The actress also praises her co-star, Chris Kline, whom she describes as 'gentle' and 'sweet.'
Mena Suvari is opening up about her incredible experience working with Chris Klein on American Pie, and what it meant to her given her troubled personal life at the time. ET's Lauren Zima spoke with the actress about her new memoir, The Great Peace: A Memoir, and she talked about the beloved 1999 comedy that also spawned two sequels.
Suvari plays Heather in the film, a choir girl who becomes the love interest of Klein's Oz, a confident lacrosse player. In her memoir, Suvari says that while she was filming American Pie -- her first big studio film -- she was in an abusive relationship. By contrast, the now 42-year-old actress said that Klein was one of the first nice guys she had ever met.
"Meeting someone like Chris Klein, and he was just so sweet and gentle and present," she tells ET. "Non-threatening, all of that."
Suvari says she looked at the relationship of their American Pie characters, Heather and Oz, as the relationship of her dreams given her own past. In the film, Heather and Oz lose their virginity to each other, but in her memoir, Suvari writes that she was coerced into sex when she was 12 years old by a friend of one of her older brothers.
"I looked at it as Heather and Oz, they, you know, had probably known each other for many years and dated and decided and kind of chosen to lose their virginity to one another," Suvari shares. "It was the perfect, beautiful couple wrapped up in a bow and the way that, you know, he inspired her and challenged her and waited. He stuck up for her, and yeah, I did not have any of that. I went to two different high schools, I didn't go to prom. I got to wear the corsage and got to wear the dress and I always say that American Pie gave me my high school experience."
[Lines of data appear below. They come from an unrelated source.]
File: src/rtl/irmr_pkg.sv
// Package for the infrared motor remote frame builder.
// Holds sizes, command and status codes and the controller/datapath link types.
// Has no dependencies; every other file uses it.
package irmr_pkg;

  localparam int NUM_CHANNELS = 4;
  localparam int MAX_REPEATS  = 16;
  localparam int MAX_RESULTS  = 32;
  localparam int HALF_RESULTS = MAX_RESULTS / 2;

  localparam int CH_W  = $clog2(NUM_CHANNELS);
  localparam int CNT_W = $clog2(MAX_RESULTS + 1);

  localparam int MODE_W   = 2;
  localparam int CHAN_W   = 8;
  localparam int LEVEL_W  = 8;
  localparam int REP_W    = 5;
  localparam int NIB_W    = 4;
  localparam int FRAME_W  = 16;
  localparam int STATUS_W = 2;

  typedef enum logic [MODE_W-1:0] {
    MODE_SEND   = 2'd0,
    MODE_CACHE  = 2'd1,
    MODE_RESEND = 2'd2,
    MODE_UNUSED = 2'd3
  } mode_t;

  typedef enum logic [STATUS_W-1:0] {
    ST_OK        = 2'd0,
    ST_BAD_CHAN  = 2'd1,
    ST_BAD_LEVEL = 2'd2
  } status_t;

  // Controller to datapath.
  typedef struct packed {
    logic load;  // latch a request and update the cache
    logic emit;  // register the next result
  } irmr_cmd_t;

  // Datapath to controller.
  typedef struct packed {
    logic last;  // the next emitted result is the final one
  } irmr_stat_t;

endpackage

File: src/rtl/irmr_if.sv
// Handshake channels of the frame builder: request input and result output.
// Depends on irmr_pkg for field widths.
interface irmr_in_if;
  logic                          valid;
  logic                          ready;
  logic [irmr_pkg::MODE_W-1:0]   mode;
  logic [irmr_pkg::CHAN_W-1:0]   channel;
  logic                          port_sel;
  logic [irmr_pkg::LEVEL_W-1:0]  level;
  logic                          tx_mode;
  logic [irmr_pkg::REP_W-1:0]    repeat_count;

  modport source (output valid, mode, channel, port_sel, level, tx_mode, repeat_count,
                  input ready);
  modport sink   (input valid, mode, channel, port_sel, level, tx_mode, repeat_count,
                  output ready);
endinterface

interface irmr_out_if;
  logic                           valid;
  logic                           ready;
  logic [irmr_pkg::FRAME_W-1:0]   frame;
  logic                           frame_valid;
  logic [irmr_pkg::STATUS_W-1:0]  status;
  logic [irmr_pkg::NIB_W-1:0]     cached_a;
  logic [irmr_pkg::NIB_W-1:0]     cached_b;
  logic                           cached_tx_mode;
  logic                           last;

  modport source (output valid, frame, frame_valid, status, cached_a, cached_b,
                  cached_tx_mode, last, input ready);
  modport sink   (input valid, frame, frame_valid, status, cached_a, cached_b,
                  cached_tx_mode, last, output ready);
endinterface

File: src/rtl/irmr_ctrl.sv
// Controller of the frame builder: takes requests and paces result emission.
// Depends on irmr_pkg for the command and status structs.
module irmr_ctrl (
  input  logic                 clk,
  input  logic                 rst_n,
  input  logic                 in_valid,
  output logic                 in_ready,
  output logic                 out_valid,
  input  logic                 out_ready,
  output irmr_pkg::irmr_cmd_t  cmd,
  input  irmr_pkg::irmr_stat_t stat
);

  typedef enum logic {
    S_IDLE,
    S_EMIT
  } state_t;

  state_t state_r, state_nxt;
  logic   out_valid_r, out_valid_nxt;
  logic   slot_free;

  assign slot_free = !out_valid_r || out_ready;
  assign in_ready  = (state_r == S_IDLE);
  assign out_valid = out_valid_r;

  always_comb begin
    cmd.load      = 1'b0;
    cmd.emit      = 1'b0;
    state_nxt     = state_r;
    out_valid_nxt = out_ready ? 1'b0 : out_valid_r;
    unique case (state_r)
      S_IDLE: begin
        if (in_valid) begin
          cmd.load  = 1'b1;
          state_nxt = S_EMIT;
        end
      end
      S_EMIT: begin
        if (slot_free) begin
          cmd.emit      = 1'b1;
          out_valid_nxt = 1'b1;
          if (stat.last) state_nxt = S_IDLE;
        end
      end
      default: state_nxt = S_IDLE;
    endcase
  end

  always_ff @(posedge clk) begin
    if (!rst_n) begin
      state_r     <= S_IDLE;
      out_valid_r <= 1'b0;
    end else begin
      state_r     <= state_nxt;
      out_valid_r <= out_valid_nxt;
    end
  end

endmodule

File: src/rtl/irmr_datapath.sv
// Datapath of the frame builder: channel cache, request registers, frame
// assembly and the result register. Depends on irmr_pkg.
module irmr_datapath (
  input  logic                             clk,
  input  logic                             rst_n,
  input  irmr_pkg::irmr_cmd_t              cmd,
  output irmr_pkg::irmr_stat_t             stat,
  input  logic [irmr_pkg::MODE_W-1:0]      in_mode,
  input  logic [irmr_pkg::CHAN_W-1:0]      in_channel,
  input  logic                             in_port_sel,
  input  logic [irmr_pkg::LEVEL_W-1:0]     in_level,
  input  logic                             in_tx_mode,
  input  logic [irmr_pkg::REP_W-1:0]       in_repeat_count,
  output logic [irmr_pkg::FRAME_W-1:0]     out_frame,
  output logic                             out_frame_valid,
  output logic [irmr_pkg::STATUS_W-1:0]    out_status,
  output logic [irmr_pkg::NIB_W-1:0]       out_cached_a,
  output logic [irmr_pkg::NIB_W-1:0]       out_cached_b,
  output logic                             out_cached_tx_mode,
  output logic                             out_last
);

  localparam int CH_W  = irmr_pkg::CH_W;
  localparam int CNT_W = irmr_pkg::CNT_W;
  localparam int NIB_W = irmr_pkg::NIB_W;

  // Per-channel cache.
  logic [NIB_W-1:0] level_a_r [irmr_pkg::NUM_CHANNELS];
  logic [NIB_W-1:0] level_b_r [irmr_pkg::NUM_CHANNELS];
  logic             tx_mode_r [irmr_pkg::NUM_CHANNELS];
  logic             toggle_r  [irmr_pkg::NUM_CHANNELS];

  // Latched request.
  logic [CH_W-1:0]               idx_r;
  logic                          chan_ok_r;
  logic                          single_r;
  logic                          resend_r;
  logic                          port_r;
  logic                          alt_r;
  logic [CNT_W-1:0]              rem_r;
  irmr_pkg::status_t             status_r;

  // Result register.
  logic [irmr_pkg::FRAME_W-1:0]  frame_r;
  logic                          frame_valid_r;
  logic [irmr_pkg::STATUS_W-1:0] res_status_r;
  logic [NIB_W-1:0]              cached_a_r;
  logic [NIB_W-1:0]              cached_b_r;
  logic                          cached_tx_r;
  logic                          last_r;

  // Request decode.
  irmr_pkg::mode_t   mode_in;
  logic              chan_ok;
  logic [CH_W-1:0]   idx_in;
  logic              level_ok;
  logic              write_en;
  logic [CNT_W-1:0]  reps;
  logic [CNT_W-1:0]  reps_full;
  logic [CNT_W-1:0]  reps_half;
  logic [CNT_W-1:0]  count_nxt;
  irmr_pkg::status_t status_nxt;
  logic              single_nxt;

  // Frame assembly.
  logic              emit_port;
  logic              toggle_new;
  logic [NIB_W-1:0]  n1, n2, n3, chk;
  logic [NIB_W-1:0]  emit_level;
  logic              has_frame;

  assign mode_in  = irmr_pkg::mode_t'(in_mode);
  assign chan_ok  = (in_channel >= irmr_pkg::CHAN_W'(1)) &&
                    (in_channel <= irmr_pkg::CHAN_W'(irmr_pkg::NUM_CHANNELS));
  assign idx_in   = chan_ok ? CH_W'(in_channel - irmr_pkg::CHAN_W'(1)) : '0;
  assign level_ok = (in_level[irmr_pkg::LEVEL_W-1:NIB_W] == '0);

  always_comb begin
    if (CNT_W'(in_repeat_count) > CNT_W'(irmr_pkg::MAX_REPEATS))
      reps = CNT_W'(irmr_pkg::MAX_REPEATS);
    else
      reps = CNT_W'(in_repeat_count);
    reps_full = (reps > CNT_W'(irmr_pkg::MAX_RESULTS)) ? CNT_W'(irmr_pkg::MAX_RESULTS) : reps;
    reps_half = (reps > CNT_W'(irmr_pkg::HALF_RESULTS)) ?
                CNT_W'(irmr_pkg::HALF_RESULTS) : reps;
  end

  always_comb begin
    status_nxt = irmr_pkg::ST_OK;
    count_nxt  = '0;
    write_en   = 1'b0;
    single_nxt = in_tx_mode;
    unique case (mode_in) inside
      irmr_pkg::MODE_SEND, irmr_pkg::MODE_CACHE: begin
        if (!chan_ok) begin
          status_nxt = irmr_pkg::ST_BAD_CHAN;
        end else if (!level_ok) begin
          status_nxt = irmr_pkg::ST_BAD_LEVEL;
        end else begin
          write_en = 1'b1;
          if (mode_in == irmr_pkg::MODE_SEND) count_nxt = reps_full;
        end
      end
      irmr_pkg::MODE_RESEND: begin
        single_nxt = tx_mode_r[idx_in];
        if (!chan_ok) begin
          status_nxt = irmr_pkg::ST_BAD_CHAN;
        end else if (tx_mode_r[idx_in]) begin
          // Each repetition sends a port A frame and a port B frame.
          count_nxt = CNT_W'({reps_half, 1'b0});
        end else begin
          count_nxt = reps_full;
        end
      end
      irmr_pkg::MODE_UNUSED: status_nxt = irmr_pkg::ST_OK;
      default: status_nxt = irmr_pkg::ST_OK;
    endcase
  end

  assign has_frame  = (rem_r != '0);
  assign emit_port  = resend_r ? alt_r : port_r;
  assign toggle_new = ~toggle_r[idx_r];
  assign emit_level = emit_port ? level_b_r[idx_r] : level_a_r[idx_r];

  always_comb begin
    if (single_r) begin
      n1 = {toggle_new, 1'b0, idx_r};
      n2 = {3'b010, emit_port};
      n3 = emit_level;
    end else begin
      n1 = {2'b01, idx_r};
      n2 = level_b_r[idx_r];
      n3 = level_a_r[idx_r];
    end
    chk = 4'hF ^ n1 ^ n2 ^ n3;
  end

  assign stat.last = (rem_r <= CNT_W'(1));

  always_ff @(posedge clk) begin
    if (!rst_n) begin
      for (int i = 0; i < irmr_pkg::NUM_CHANNELS; i++) begin
        level_a_r[i] <= '0;
        level_b_r[i] <= '0;
        tx_mode_r[i] <= 1'b0;
        toggle_r[i]  <= 1'b0;
      end
      rem_r <= '0;
    end else begin
      if (cmd.load) begin
        if (write_en) begin
          if (in_port_sel) level_b_r[idx_in] <= in_level[NIB_W-1:0];
          else             level_a_r[idx_in] <= in_level[NIB_W-1:0];
          tx_mode_r[idx_in] <= in_tx_mode;
        end
        rem_r <= count_nxt;
      end else if (cmd.emit && has_frame) begin
        rem_r <= rem_r - CNT_W'(1);
        if (single_r) toggle_r[idx_r] <= toggle_new;
      end
    end
  end

  // Request and result payload registers carry no reset.
  always_ff @(posedge clk) begin
    if (cmd.load) begin
      idx_r     <= idx_in;
      chan_ok_r <= chan_ok;
      single_r  <= single_nxt;
      resend_r  <= (mode_in == irmr_pkg::MODE_RESEND);
      port_r    <= in_port_sel;
      alt_r     <= 1'b0;
      status_r  <= status_nxt;
    end else if (cmd.emit && has_frame) begin
      alt_r <= ~alt_r;
    end
    if (cmd.emit) begin
      frame_r       <= has_frame ? {n1, n2, n3, chk} : '0;
      frame_valid_r <= has_frame;
      res_status_r  <= status_r;
      cached_a_r    <= chan_ok_r ? level_a_r[idx_r] : '0;
      cached_b_r    <= chan_ok_r ? level_b_r[idx_r] : '0;
      cached_tx_r   <= chan_ok_r ? tx_mode_r[idx_r] : 1'b0;
      last_r        <= stat.last;
    end
  end

  assign out_frame          = frame_r;
  assign out_frame_valid    = frame_valid_r;
  assign out_status         = res_status_r;
  assign out_cached_a       = cached_a_r;
  assign out_cached_b       = cached_b_r;
  assign out_cached_tx_mode = cached_tx_r;
  assign out_last           = last_r;

endmodule
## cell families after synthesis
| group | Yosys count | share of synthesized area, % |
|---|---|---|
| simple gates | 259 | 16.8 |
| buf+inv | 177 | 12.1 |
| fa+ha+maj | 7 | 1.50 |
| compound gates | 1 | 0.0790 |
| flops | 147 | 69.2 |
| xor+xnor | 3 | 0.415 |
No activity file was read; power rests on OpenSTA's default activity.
Suvari recalled that she worked with Klein just down the street from where she was living with her abusive boyfriend at the time. She said that she learned to put on a different persona of herself while filming.
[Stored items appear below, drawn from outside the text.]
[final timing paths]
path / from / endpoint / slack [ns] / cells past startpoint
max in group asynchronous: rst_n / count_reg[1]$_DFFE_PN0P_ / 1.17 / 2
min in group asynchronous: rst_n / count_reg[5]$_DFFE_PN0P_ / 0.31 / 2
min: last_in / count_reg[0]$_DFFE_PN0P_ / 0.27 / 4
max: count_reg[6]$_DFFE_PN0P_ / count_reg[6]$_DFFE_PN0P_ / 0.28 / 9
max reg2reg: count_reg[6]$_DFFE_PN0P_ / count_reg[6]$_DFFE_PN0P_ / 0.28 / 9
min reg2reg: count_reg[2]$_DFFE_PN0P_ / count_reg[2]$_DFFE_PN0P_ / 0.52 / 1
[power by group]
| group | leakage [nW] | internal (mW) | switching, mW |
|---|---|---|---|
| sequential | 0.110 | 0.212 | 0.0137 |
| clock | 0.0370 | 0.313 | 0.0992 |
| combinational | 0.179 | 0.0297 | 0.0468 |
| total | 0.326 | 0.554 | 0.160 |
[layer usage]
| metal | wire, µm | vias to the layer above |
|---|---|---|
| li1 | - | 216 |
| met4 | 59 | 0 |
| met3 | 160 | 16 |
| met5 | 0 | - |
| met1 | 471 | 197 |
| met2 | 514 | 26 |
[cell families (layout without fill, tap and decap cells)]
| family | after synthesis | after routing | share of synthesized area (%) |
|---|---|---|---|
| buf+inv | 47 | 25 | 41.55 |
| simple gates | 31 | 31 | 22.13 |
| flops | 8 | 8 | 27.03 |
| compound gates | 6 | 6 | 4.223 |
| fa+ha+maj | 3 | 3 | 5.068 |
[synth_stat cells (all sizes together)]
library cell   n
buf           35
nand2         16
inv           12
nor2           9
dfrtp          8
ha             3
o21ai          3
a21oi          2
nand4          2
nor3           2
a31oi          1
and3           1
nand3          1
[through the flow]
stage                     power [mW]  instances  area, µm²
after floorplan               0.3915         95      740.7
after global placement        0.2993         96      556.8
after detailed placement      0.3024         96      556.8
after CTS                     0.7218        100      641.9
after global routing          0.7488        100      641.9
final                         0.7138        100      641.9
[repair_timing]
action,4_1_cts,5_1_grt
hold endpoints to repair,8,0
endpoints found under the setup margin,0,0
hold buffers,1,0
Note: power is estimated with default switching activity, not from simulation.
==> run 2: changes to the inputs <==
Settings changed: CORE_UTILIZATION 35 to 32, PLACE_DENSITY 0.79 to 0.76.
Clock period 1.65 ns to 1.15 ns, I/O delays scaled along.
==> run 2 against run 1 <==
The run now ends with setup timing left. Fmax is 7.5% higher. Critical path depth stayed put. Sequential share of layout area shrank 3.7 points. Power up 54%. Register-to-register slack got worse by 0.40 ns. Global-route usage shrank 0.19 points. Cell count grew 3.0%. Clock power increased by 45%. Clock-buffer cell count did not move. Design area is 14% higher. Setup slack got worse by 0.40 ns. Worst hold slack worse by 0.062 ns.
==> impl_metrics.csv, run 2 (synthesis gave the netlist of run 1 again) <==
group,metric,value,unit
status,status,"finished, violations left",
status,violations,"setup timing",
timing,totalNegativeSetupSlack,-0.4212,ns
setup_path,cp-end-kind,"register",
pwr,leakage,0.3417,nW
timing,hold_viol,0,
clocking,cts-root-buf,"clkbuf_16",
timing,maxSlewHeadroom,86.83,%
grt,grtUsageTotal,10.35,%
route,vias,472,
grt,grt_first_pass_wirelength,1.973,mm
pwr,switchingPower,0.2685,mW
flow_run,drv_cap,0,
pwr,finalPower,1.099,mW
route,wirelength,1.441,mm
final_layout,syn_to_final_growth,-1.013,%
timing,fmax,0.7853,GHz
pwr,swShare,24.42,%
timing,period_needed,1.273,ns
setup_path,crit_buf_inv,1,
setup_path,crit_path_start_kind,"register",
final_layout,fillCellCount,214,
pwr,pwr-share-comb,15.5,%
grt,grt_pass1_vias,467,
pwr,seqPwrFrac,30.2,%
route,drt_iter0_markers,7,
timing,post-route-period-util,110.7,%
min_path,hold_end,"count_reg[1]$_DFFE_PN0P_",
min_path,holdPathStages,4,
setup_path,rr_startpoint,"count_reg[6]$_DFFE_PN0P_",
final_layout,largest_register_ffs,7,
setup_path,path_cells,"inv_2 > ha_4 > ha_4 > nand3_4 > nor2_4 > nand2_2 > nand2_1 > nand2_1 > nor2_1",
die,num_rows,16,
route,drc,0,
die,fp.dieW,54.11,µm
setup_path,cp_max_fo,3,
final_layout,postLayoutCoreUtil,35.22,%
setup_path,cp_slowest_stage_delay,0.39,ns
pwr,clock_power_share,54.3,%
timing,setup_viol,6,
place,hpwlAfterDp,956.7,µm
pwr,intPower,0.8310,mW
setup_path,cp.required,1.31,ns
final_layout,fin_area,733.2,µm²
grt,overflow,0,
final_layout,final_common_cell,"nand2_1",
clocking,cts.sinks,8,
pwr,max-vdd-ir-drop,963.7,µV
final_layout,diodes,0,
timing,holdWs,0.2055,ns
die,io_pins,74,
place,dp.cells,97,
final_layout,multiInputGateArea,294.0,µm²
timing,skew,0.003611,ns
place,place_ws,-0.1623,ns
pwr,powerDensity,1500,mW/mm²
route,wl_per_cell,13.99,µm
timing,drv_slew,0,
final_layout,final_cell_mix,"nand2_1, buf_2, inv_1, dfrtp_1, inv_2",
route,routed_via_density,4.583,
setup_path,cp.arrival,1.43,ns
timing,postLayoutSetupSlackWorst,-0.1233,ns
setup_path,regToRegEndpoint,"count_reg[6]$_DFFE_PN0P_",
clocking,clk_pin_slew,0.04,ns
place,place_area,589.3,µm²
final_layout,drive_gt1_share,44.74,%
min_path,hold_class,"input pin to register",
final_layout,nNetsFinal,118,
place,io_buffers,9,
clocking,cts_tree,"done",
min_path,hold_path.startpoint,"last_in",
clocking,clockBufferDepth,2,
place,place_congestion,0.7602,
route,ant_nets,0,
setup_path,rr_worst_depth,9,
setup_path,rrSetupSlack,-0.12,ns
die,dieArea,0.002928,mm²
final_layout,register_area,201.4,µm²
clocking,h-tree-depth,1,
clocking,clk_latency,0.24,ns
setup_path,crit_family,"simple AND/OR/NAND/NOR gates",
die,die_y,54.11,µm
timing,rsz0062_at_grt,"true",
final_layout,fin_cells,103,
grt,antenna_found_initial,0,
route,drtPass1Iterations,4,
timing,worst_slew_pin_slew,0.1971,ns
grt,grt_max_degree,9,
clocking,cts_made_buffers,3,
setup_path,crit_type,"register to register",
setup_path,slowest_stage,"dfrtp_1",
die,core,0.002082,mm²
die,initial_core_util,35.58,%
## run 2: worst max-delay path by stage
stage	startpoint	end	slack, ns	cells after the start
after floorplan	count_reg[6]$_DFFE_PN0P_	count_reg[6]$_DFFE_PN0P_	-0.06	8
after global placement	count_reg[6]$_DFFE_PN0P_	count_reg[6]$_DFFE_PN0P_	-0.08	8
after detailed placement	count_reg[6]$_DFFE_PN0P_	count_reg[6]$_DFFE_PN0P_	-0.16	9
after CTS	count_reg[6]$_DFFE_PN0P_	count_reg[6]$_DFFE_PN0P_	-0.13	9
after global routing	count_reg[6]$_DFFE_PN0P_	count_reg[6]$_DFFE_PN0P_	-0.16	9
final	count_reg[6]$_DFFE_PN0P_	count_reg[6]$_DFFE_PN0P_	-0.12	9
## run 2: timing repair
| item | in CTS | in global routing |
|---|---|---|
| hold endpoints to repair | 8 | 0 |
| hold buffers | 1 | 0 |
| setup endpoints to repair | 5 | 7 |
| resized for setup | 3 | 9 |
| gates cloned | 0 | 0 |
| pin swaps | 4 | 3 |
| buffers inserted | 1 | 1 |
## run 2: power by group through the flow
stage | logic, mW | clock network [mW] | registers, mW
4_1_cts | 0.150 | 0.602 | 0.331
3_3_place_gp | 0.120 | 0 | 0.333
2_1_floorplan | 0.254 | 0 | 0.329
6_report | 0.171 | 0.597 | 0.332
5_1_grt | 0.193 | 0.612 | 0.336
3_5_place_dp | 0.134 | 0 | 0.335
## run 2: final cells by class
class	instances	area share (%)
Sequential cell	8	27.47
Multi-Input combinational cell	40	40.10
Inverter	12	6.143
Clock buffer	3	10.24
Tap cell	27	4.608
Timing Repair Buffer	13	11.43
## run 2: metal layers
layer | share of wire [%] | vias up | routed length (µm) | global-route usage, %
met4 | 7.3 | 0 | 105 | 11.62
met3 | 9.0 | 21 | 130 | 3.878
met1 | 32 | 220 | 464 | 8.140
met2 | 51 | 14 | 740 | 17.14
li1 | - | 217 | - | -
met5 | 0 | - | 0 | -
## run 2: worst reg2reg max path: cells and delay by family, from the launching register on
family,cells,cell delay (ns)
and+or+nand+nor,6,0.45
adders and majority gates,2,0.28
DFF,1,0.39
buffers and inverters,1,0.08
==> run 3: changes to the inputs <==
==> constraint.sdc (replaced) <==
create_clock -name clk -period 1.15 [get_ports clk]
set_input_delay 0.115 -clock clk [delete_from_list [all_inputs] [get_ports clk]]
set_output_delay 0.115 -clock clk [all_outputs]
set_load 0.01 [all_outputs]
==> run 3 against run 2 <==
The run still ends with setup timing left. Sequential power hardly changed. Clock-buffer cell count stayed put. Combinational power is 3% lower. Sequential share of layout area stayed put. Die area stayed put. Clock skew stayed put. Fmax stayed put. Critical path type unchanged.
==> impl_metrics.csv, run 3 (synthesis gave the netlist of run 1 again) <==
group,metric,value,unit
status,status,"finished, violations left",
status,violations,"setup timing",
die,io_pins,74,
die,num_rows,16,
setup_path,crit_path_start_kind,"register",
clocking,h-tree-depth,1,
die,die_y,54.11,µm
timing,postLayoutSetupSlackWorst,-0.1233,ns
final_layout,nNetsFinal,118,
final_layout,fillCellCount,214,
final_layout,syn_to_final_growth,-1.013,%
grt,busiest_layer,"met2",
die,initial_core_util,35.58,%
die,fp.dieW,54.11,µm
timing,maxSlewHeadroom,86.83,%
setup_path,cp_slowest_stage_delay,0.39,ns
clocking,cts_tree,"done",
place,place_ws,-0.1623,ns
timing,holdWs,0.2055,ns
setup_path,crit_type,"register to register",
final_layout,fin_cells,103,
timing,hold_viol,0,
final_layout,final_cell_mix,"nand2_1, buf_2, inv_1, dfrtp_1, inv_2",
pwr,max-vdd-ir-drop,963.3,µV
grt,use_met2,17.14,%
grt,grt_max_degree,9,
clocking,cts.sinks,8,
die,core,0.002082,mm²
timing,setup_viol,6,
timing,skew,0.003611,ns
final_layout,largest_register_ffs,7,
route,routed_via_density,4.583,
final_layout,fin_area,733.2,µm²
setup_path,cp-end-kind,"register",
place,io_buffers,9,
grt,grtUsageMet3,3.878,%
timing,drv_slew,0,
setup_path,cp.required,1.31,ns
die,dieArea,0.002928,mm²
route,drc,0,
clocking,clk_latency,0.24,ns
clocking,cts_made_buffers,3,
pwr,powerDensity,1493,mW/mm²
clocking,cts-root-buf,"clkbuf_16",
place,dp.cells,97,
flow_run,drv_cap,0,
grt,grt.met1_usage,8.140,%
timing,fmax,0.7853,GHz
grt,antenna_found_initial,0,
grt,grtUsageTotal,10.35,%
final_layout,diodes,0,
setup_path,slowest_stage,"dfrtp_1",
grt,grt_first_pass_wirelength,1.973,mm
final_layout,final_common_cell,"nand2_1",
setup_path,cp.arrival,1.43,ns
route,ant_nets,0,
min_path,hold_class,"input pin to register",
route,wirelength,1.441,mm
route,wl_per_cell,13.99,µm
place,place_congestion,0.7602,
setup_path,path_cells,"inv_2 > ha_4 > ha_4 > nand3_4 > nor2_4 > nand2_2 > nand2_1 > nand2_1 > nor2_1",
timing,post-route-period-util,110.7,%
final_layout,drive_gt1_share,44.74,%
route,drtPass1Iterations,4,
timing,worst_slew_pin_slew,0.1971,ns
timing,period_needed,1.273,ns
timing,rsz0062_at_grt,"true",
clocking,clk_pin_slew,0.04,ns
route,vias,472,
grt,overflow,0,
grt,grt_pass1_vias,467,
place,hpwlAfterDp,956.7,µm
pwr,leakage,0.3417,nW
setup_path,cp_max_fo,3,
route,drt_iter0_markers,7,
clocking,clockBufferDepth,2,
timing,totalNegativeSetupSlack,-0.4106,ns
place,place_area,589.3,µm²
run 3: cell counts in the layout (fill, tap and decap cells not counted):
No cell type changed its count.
"Literally not far and I would go there and experience this amazing, exciting, beautiful world full of possibility and just, like, potential and then it was just like everything on the flip side I would go back to," she says. "So, I would turn it on there, you know, that's what I learned -- go there and, like, I could, you know, I put in the book like a photo of me sitting in the back of a convertible in Charleston when I first started modeling, you know, waving at everyone, like, that was my role."
"I was sort of just catapulted and I just had to be perfect and shiny and cute when I was promoting it," she also shares about doing press for American Pie. "So, that was just like extra work for me because that is how people wanted to perceive me. And so they wanted all of that and they wanted to hear more about how my life was like that but it wasn't. It wasn't even close. ... I just acted. I just, like, played a long. I just did what I had been doing. I just did the work intellectually to figure out what was required of me and I gave it."
She said she never told Klein, or any of her co-stars on set -- including Jason Biggs, Alyson Hannigan, Tara Reid and Seann William Scott -- the truth about her personal life.
"I didn't know how to share those things and I didn’t think anyone would care," she says. "I didn't know how to say those things I talk about in the book, like, you know, how was I gonna offer up my weekend adventures as being taken to the strip club on amateur night and being pushed to get up there and why not get up there on stage? I didn't know how to have those conversations on a movie set with people who I thought had it together and were cool and were normal. ... I was anything but [normal]. I would look for any way that I could short change myself, you know, it was all about that."
Eventually, Suvari said it became too much for her to keep up the facade.
"I was exhausted from doing that -- over and over and over again," she says. "And yeah, I could have done that and could have been like, 'Yeah, I am dissociated from it and that is my life,' but I didn't want to do that. I wanted to feel authentic and that was not feeling authentic to me. So, I was constantly just lying. I was constantly never really owning it. I mean, I am here now with you present. Completely. And that never happened before."
Suvari says she would welcome a new connection with her American Pie co-stars given her revelations about her struggles in her memoir.
"All of that would be beautiful," she said. "I never had any of those set expectations."
Suvari says she wrote her memoir out of a need to communicate.
"I wanted to feel that I was breathing for the first and living my life authentically, and that I was able to add something to it," she says. "Maybe there was a sense of wanting to feel comfortable that I had shared my story in a way that I wanted it to be out there -- that it wouldn't ever just lay with what everyone else thought it was."
These days, Suvari is happily married to her husband, Michael Hope, and she gave birth to their first child together, son Christopher Alexander Hope, in April.
"I mean, I can't really put it into words to talk about motherhood and what he means to me," she says. "It's everything. It's the most beautiful thing that's ever happened to me. It's the best thing that's ever happened in my life and it's the work that I do know is to incorporate allowing that to happen because I believed that I would never have it. And I'm very grateful for it 'cause, you know, all of this started by me finding the diary and being shocked to finding a suicide note and if I'd done that he'd never be here, so I'm very grateful. I know he's my biggest lesson and challenge and I'm ready."